● Your objective
Repeat exactly the opening lines of the records, ending with the line that contains "met3 | 5980 | 2.51".

————

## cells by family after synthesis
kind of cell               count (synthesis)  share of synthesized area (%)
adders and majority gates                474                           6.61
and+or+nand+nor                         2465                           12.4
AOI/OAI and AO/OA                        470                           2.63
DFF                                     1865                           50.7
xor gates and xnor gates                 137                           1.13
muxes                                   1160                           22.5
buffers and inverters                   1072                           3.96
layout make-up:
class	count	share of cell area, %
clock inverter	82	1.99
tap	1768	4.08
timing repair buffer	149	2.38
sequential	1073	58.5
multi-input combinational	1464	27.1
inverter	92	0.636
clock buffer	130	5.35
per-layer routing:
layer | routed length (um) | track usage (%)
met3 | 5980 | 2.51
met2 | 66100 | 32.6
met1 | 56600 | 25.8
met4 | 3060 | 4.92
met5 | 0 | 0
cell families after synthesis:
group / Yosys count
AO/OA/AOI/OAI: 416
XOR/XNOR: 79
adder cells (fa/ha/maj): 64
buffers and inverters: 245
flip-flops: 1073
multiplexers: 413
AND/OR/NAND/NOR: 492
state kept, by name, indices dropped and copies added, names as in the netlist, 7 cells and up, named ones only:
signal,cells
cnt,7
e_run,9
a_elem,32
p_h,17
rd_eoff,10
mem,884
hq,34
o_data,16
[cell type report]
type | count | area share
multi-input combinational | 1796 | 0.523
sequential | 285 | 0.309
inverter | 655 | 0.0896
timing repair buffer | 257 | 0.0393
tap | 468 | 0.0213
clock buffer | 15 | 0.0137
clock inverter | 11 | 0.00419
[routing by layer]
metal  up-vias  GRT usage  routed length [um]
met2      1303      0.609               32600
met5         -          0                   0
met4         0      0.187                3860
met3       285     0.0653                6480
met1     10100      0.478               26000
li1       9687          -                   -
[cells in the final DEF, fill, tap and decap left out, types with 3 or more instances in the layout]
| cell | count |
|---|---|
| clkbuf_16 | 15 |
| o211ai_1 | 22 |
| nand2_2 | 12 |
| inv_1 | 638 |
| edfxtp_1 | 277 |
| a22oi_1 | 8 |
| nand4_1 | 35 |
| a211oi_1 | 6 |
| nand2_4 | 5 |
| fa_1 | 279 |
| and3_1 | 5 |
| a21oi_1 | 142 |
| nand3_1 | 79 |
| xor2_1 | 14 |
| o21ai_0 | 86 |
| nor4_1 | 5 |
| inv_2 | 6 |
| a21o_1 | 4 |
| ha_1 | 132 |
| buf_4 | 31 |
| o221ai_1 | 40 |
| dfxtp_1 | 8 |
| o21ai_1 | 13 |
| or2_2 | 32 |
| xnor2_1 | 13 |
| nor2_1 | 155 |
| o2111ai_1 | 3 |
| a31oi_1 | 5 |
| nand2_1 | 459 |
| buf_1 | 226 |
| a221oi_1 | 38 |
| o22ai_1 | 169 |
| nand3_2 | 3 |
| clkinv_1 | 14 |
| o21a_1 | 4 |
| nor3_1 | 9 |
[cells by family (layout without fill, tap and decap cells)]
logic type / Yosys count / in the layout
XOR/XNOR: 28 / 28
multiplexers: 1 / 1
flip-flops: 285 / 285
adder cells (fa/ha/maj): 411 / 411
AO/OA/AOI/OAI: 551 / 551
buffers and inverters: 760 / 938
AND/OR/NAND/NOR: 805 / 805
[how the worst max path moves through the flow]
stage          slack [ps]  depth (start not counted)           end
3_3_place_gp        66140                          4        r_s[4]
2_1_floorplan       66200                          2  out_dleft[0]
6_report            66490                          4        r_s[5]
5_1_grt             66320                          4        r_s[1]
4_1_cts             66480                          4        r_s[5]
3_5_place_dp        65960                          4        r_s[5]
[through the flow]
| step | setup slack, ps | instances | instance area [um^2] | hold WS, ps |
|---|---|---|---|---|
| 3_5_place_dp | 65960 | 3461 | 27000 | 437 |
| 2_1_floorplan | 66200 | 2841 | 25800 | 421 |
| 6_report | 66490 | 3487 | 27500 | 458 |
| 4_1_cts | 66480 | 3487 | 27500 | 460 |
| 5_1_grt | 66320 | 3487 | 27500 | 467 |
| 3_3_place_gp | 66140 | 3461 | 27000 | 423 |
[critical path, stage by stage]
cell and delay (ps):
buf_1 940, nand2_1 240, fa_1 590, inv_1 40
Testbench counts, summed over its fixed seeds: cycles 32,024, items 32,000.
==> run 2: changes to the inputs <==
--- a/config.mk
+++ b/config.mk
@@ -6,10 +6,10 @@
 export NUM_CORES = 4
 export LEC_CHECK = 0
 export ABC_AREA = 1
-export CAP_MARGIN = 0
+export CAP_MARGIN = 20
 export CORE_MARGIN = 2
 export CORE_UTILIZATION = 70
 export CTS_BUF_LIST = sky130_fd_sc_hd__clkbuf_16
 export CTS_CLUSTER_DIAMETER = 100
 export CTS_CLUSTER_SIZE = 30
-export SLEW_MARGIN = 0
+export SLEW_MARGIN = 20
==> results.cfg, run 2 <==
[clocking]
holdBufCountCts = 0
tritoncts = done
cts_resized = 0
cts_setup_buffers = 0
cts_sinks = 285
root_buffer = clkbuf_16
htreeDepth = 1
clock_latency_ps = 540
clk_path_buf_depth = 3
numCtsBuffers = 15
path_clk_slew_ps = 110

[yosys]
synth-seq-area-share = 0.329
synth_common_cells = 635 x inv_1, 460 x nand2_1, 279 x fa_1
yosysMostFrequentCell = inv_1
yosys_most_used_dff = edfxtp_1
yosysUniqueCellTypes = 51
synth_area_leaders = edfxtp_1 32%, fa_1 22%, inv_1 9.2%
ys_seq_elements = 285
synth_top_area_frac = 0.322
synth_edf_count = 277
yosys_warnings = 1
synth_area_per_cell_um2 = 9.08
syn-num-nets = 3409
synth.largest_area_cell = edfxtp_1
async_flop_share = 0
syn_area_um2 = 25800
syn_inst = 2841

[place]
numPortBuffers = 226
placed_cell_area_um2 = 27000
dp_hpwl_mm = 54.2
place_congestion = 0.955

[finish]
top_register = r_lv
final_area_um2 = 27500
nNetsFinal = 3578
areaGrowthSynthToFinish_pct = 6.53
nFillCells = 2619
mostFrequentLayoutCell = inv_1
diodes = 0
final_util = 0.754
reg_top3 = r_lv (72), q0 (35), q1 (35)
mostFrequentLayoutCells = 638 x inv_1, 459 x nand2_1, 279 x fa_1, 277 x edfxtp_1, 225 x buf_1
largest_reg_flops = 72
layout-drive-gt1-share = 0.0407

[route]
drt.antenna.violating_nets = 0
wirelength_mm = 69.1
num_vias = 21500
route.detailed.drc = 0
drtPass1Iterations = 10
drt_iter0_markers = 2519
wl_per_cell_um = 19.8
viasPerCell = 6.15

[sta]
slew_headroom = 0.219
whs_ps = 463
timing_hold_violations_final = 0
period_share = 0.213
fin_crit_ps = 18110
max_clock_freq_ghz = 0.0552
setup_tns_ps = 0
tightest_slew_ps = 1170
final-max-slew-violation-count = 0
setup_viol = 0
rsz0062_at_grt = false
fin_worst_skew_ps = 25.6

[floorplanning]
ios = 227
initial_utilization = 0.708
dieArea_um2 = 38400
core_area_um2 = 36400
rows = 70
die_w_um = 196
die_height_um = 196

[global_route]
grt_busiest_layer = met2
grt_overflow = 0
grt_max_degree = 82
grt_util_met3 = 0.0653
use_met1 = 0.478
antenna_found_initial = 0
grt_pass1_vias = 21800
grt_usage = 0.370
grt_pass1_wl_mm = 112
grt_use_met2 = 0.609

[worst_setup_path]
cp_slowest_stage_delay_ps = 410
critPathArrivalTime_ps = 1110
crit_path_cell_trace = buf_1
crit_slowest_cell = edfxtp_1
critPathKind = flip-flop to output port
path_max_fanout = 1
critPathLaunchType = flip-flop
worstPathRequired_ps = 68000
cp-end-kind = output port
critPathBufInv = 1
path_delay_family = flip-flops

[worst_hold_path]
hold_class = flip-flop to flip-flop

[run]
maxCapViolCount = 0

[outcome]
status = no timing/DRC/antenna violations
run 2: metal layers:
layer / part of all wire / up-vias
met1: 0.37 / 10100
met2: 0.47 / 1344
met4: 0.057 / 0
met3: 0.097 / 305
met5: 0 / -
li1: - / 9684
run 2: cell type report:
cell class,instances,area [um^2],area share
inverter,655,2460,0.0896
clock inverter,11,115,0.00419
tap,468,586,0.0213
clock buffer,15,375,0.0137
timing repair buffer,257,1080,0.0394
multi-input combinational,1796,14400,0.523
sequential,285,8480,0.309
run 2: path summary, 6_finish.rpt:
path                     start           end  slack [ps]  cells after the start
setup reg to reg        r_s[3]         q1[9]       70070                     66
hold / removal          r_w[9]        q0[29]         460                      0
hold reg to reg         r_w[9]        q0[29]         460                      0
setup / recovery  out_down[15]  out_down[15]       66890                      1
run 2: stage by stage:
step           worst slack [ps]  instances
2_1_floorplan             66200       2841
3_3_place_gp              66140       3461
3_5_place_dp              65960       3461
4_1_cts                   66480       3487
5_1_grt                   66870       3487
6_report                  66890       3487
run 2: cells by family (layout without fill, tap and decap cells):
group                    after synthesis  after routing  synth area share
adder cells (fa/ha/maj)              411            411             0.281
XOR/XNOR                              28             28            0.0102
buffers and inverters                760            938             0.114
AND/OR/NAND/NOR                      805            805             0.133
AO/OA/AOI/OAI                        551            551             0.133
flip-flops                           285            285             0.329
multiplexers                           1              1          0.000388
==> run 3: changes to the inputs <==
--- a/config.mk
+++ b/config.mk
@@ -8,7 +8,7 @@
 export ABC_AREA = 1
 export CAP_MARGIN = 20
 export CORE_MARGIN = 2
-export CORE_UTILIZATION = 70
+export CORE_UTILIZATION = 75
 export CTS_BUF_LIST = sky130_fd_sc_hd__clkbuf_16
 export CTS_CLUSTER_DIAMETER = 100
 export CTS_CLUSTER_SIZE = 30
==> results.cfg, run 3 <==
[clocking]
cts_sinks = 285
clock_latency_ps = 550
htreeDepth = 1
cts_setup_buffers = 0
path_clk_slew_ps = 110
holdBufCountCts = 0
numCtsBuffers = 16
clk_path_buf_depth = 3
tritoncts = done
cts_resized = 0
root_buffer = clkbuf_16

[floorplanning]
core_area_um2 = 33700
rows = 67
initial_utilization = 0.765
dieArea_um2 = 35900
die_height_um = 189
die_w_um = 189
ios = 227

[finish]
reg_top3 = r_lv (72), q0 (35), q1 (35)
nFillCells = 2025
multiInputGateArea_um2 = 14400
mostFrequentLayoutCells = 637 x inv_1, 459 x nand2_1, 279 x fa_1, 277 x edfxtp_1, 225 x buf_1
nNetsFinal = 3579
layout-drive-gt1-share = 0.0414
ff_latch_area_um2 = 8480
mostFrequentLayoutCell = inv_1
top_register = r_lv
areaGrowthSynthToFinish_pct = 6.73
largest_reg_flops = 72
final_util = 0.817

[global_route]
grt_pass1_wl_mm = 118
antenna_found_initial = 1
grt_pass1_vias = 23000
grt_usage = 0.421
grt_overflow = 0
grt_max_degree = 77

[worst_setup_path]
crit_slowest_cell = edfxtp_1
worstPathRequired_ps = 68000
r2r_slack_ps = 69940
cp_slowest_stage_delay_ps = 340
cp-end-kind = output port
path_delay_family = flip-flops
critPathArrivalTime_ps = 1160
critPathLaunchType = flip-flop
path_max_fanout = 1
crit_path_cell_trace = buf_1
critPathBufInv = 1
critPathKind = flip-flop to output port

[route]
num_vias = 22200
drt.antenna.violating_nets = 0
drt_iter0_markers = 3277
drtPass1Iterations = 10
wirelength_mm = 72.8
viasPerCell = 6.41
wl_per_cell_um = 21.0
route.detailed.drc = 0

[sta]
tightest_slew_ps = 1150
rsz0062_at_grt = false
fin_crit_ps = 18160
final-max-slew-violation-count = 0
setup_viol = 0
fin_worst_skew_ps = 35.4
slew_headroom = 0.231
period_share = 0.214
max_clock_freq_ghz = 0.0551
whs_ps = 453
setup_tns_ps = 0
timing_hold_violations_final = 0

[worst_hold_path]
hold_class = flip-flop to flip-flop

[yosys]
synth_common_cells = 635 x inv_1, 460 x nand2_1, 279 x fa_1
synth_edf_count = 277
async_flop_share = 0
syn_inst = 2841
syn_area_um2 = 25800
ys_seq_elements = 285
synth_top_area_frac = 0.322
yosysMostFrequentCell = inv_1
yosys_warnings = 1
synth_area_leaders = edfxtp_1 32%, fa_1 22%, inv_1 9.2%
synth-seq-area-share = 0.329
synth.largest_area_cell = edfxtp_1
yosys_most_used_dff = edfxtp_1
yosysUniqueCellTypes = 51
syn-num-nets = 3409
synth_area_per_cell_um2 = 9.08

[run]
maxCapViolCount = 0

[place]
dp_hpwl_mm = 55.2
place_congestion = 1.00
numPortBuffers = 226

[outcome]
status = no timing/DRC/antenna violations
This is an optimization exercise on Yosys and OpenROAD, whose aim is small area, a short achievable clock period and few clock cycles per item, not a production implementation. Function was checked by simulation only, so behaviour that the tests miss may differ from the original. Power is estimated from default activity; no workload was simulated.

Design rs144_dec, start of the top module:
module rs144_dec (
  input  wire        clk,
  input  wire        rst,
  input  wire        in_valid,
  output wire        in_ready,
  input  wire [7:0]  in_data,
  output wire        out_valid,
  input  wire        out_ready,
  output wire        out_fail,
  output wire [2:0]  out_nerr,
  output wire [31:0] out_pos,
  output wire [31:0] out_val
);
  function automatic [7:0] gf_mul(input [7:0] a, input [7:0] b);
    integer i;
    reg [7:0] p, aa;
    begin
      p  = 8'h00;
      aa = a;
      for (i = 0; i < 8; i = i + 1) begin
        if (b[i]) p = p ^ aa;
        aa = {aa[6:0], 1'b0} ^ (aa[7] ? 8'h1D : 8'h00);
      end
      gf_mul = p;
    end
  endfunction
  function automatic [7:0] to_tower(input [7:0] a);
    begin
      to_tower = ({8{a[0]}} & 8'h01) ^ ({8{a[1]}} & 8'h2b) ^ ({8{a[2]}} & 8'h40) ^
                 ({8{a[3]}} & 8'h21) ^ ({8{a[4]}} & 8'h32) ^ ({8{a[5]}} & 8'hc1) ^
                 ({8{a[6]}} & 8'h48) ^ ({8{a[7]}} & 8'h16);
    end
  endfunction
  function automatic [7:0] from_tower(input [7:0] a);
    begin
  ...
Size: ~2500 cells after synthesis, ~460 flip-flops, about 82 I/O pins, roughly 23000 um2 of cells after synthesis.
Settings: LEC_CHECK=0, CAP_MARGIN=20, CORE_MARGIN=2, CORE_UTILIZATION=60, CTS_CLUSTER_DIAMETER=80, CTS_CLUSTER_SIZE=18, PLACE_DENSITY=0.7, SLEW_MARGIN=20; clock period 10.0 ns.
standard.sh (not shown) runs the stock make flow with config.mk's settings and CLKGATE_MAP_FILE= SYNTH_SCRIPT=/design/flow/synth_recipe.tcl, a recipe that flattens the netlist after the stock synthesis.
==> flow/flow/run.sh <==
#!/bin/bash
# Standard layout, with timing repair aimed below the design's period.
set -euo pipefail
bash standard.sh SETUP_SLACK_MARGIN=6.9 finish > flow_make.log 2>&1
Testbench counts at the start, summed over its fixed seeds: cycles 116,685, items 800.
Edit:
==> flow/flow/run.sh (replaced) <==
#!/bin/bash
# Standard layout, with timing repair aimed below the design's period.
set -euo pipefail
bash standard.sh SETUP_SLACK_MARGIN=6.95 finish > flow_make.log 2>&1
Settings changed: CTS_CLUSTER_SIZE 18 to 16.
Effect: Worst setup slack gains 0.032 ns. First-iteration DRC count went up by 20%. Via count went up by 0.71%. Sequential power stays flat. Clock power went up by 19%. Design area went up by 2.6%. Maximum frequency went up by 1.1%. Power went up by 4.0%. Combinational power went up by about 3%. Final cell count went up by 0.85%. Synthesized cell count stays the same.
Edit:
==> flow/flow/run.sh (replaced) <==
#!/bin/bash
# Standard layout, with timing repair aimed below the design's period.
set -euo pipefail
bash standard.sh SETUP_SLACK_MARGIN=6.9 finish > flow_make.log 2>&1
Settings changed: GPL_TIMING_DRIVEN set to 0.
After rerunning:
- flip-flop and latch count does not change
- worst setup slack got worse by 0.029 ns
- combinational power rose by about 2%
- design area barely changes
- count of clock-buffer cells in the layout came out lower by 3
- total power went down by about 1.3%
- routed wire length rose by 4.4%
- via count goes up by about 2.4%
- clock skew increases by 0.0063 ns

---

Another version of the RTL of rs144_dec (not shown whole).
For scale: about 480 flip-flops, ~82 I/O pins, roughly 24000 um2 of cells after synthesis.
==> flow/design.v (excerpt) <==
module rs144_dec (
  input  wire        clk,
  input  wire        rst,
  input  wire        in_valid,
  output wire        in_ready,
  input  wire [7:0]  in_data,
  output wire        out_valid,
  input  wire        out_ready,
  output wire        out_fail,
  output wire [2:0]  out_nerr,
  output wire [31:0] out_pos,
  output wire [31:0] out_val
);
Settings: LEC_CHECK=0, CAP_MARGIN=20, CORE_MARGIN=2, CORE_UTILIZATION=60, PLACE_DENSITY=0.7, SLEW_MARGIN=20; clock period 10.0 ns.
==> flow/flow/run.sh <==
#!/bin/bash
# Standard layout, with timing repair aimed below the design's period.
set -euo pipefail
bash standard.sh SETUP_SLACK_MARGIN=7.0 finish > flow_make.log 2>&1
The baseline completed with no timing, DRC or antenna violations.
Testbench counts at the start, summed over its fixed seeds: cycles 117,456, items 800.
Change:
==> flow/flow/run.sh (replaced) <==
#!/bin/bash
# Standard layout, with timing repair aimed below the design's period.
set -euo pipefail
bash standard.sh SETUP_SLACK_MARGIN=7.5 finish > flow_make.log 2>&1
CORE_UTILIZATION = 30   (was 60)
PLACE_DENSITY = 0.45   (was 0.7)
After rerunning: The changed run finished with timing, DRC and antenna clean. Global-route usage went down by 11 points. Hold slack hardly moves. Routed wire length goes up by about a fifth. Cell area goes up by roughly a tenth.
Change:
==> flow/flow/run.sh (replaced) <==
#!/bin/bash
# Standard layout, with timing repair aimed below the design's period.
set -euo pipefail
bash standard.sh SETUP_SLACK_MARGIN=6.5 finish > flow_make.log 2>&1
Effect: Via count decreases by 5.9%. Clock skew grows by 28 ps. Total power came out lower by 3.2%. Maximum frequency goes down by 6.0%. Global-route usage fell by 1.3 points. Synthesized cell count stays the same. Cell area drops by 11%.
Change:
==> flow/flow/run.sh (replaced) <==
#!/bin/bash
# Standard layout, with timing repair aimed below the design's period.
set -euo pipefail
bash standard.sh SETUP_SLACK_MARGIN=7.0 finish > flow_make.log 2>&1
CORE_UTILIZATION = 60   (was 30)
CTS_CLUSTER_DIAMETER = 100   (was not set)
CTS_CLUSTER_SIZE = 30   (was not set)
PLACE_DENSITY = 0.7   (was 0.45)
Global-route usage grows by 12 points. Combinational power came out higher by about 13%. Routed wire length came out lower by about 6%. Maximum frequency rises by about 5.5%. Clock power falls by 50%.

---

rs144_dec with an RTL version that a note above also has.
Size: about 3,000 cells after synthesis, ~460 flip-flops, roughly 82 I/O pins, ~24,000 sq um of cells after synthesis.
==> flow/config.mk <==
export PLATFORM = sky130hd
export DESIGN_NAME = rs144_dec
export DESIGN_NICKNAME = rs144_dec
export VERILOG_FILES = /design/flow/design.v
export SDC_FILE = /design/flow/constraint.sdc
export NUM_CORES = 4
export LEC_CHECK = 0
export ABC_AREA = 1
export CAP_MARGIN = 20
export CORE_MARGIN = 2
export CORE_UTILIZATION = 60
export CTS_CLUSTER_DIAMETER = 100
export CTS_CLUSTER_SIZE = 20
export PLACE_DENSITY = 0.7
export SLEW_MARGIN = 20
==> flow/constraint.sdc <==
create_clock -name core_clock -period 10.0 [get_ports {clk}]
set_input_delay 2.0000 -clock core_clock [delete_from_list [all_inputs] [get_ports {clk}]]
set_output_delay 2.0000 -clock core_clock [all_outputs]
set_load 0.01 [all_outputs]
==> flow/flow/run.sh <==
#!/bin/bash
# Standard layout, with timing repair aimed below the design's period.
set -euo pipefail
bash standard.sh SETUP_SLACK_MARGIN=6.9 finish > flow_make.log 2>&1
Testbench counts at the start, summed over its fixed seeds: cycles 116,685, items 800.
Change:
Settings changed: ABC_AREA 1 to not set, CTS_CLUSTER_SIZE 20 to 24, PLACE_DENSITY 0.7 to 0.8.
- clock skew grows by 30 ps
- total power drops by 7.0%
- clock power goes down by about 8%
Change:
Settings changed: CTS_CLUSTER_SIZE 24 to 20, PLACE_DENSITY 0.8 to 0.7, TNS_END_PERCENT set to 0.
Final cell count shrinks slightly.
Clock skew goes down by 17 ps.
Die area stays the same.
Combinational power is lower by a few percent.
Global-route usage came out higher by 0.27 points.
Synthesized cell count stays the same.
Hold slack is better by 8.3 ps.
Change:
Settings changed: CORE_UTILIZATION 60 to 55, CTS_CLUSTER_DIAMETER 100 to 80, CTS_CLUSTER_SIZE 20 to 16, PLACE_DENSITY 0.7 to 0.65, TNS_END_PERCENT 0 to not set.
The changed run finished clean.
Via count decreases by 0.42%.
Area after synthesis does not change.
Routed wire length increases by 2.2%.
Setup slack improved by 140 ps.
Global-route usage decreases by 1.6 points.
Register-to-register slack improved by 190 ps.
Count of clock-buffer cells in the layout increases by 10.
Final cell count increases by 1.6%.
Design area increases by 2.0%.
Change:
==> flow/flow/run.sh (replaced) <==
#!/bin/bash
# Standard layout, with timing repair aimed below the design's period.
set -euo pipefail
bash standard.sh SETUP_SLACK_MARGIN=6.95 finish > flow_make.log 2>&1
Settings changed: CORE_UTILIZATION 55 to 65, PLACE_DENSITY 0.65 to 0.75.
=> Worst setup slack is better by 15 ps; power stays flat; combinational power increases by about 0.8%; hold slack is better by 13 ps; final area increases by 0.57%; synthesized cell count does not change.

---

Starting RTL as in the previous note.
Settings: LEC_CHECK=0, CAP_MARGIN=20, CORE_MARGIN=2, CORE_UTILIZATION=60, CTS_CLUSTER_DIAMETER=80, CTS_CLUSTER_SIZE=16, PLACE_DENSITY=0.7, SLEW_MARGIN=20; clock period 10.0 ns.
==> flow/flow/run.sh <==
#!/bin/bash
# Standard layout, with timing repair aimed below the design's period.
set -euo pipefail
bash standard.sh SETUP_SLACK_MARGIN=6.9 finish > flow_make.log 2>&1
Testbench counts at the start, summed over its fixed seeds: cycles 116,685, items 800.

————

● Answer to this problem
## cells by family after synthesis
kind of cell               count (synthesis)  share of synthesized area (%)
adders and majority gates                474                           6.61
and+or+nand+nor                         2465                           12.4
AOI/OAI and AO/OA                        470                           2.63
DFF                                     1865                           50.7
xor gates and xnor gates                 137                           1.13
muxes                                   1160                           22.5
buffers and inverters                   1072                           3.96
layout make-up:
class	count	share of cell area, %
clock inverter	82	1.99
tap	1768	4.08
timing repair buffer	149	2.38
sequential	1073	58.5
multi-input combinational	1464	27.1
inverter	92	0.636
clock buffer	130	5.35
per-layer routing:
layer | routed length (um) | track usage (%)
met3 | 5980 | 2.51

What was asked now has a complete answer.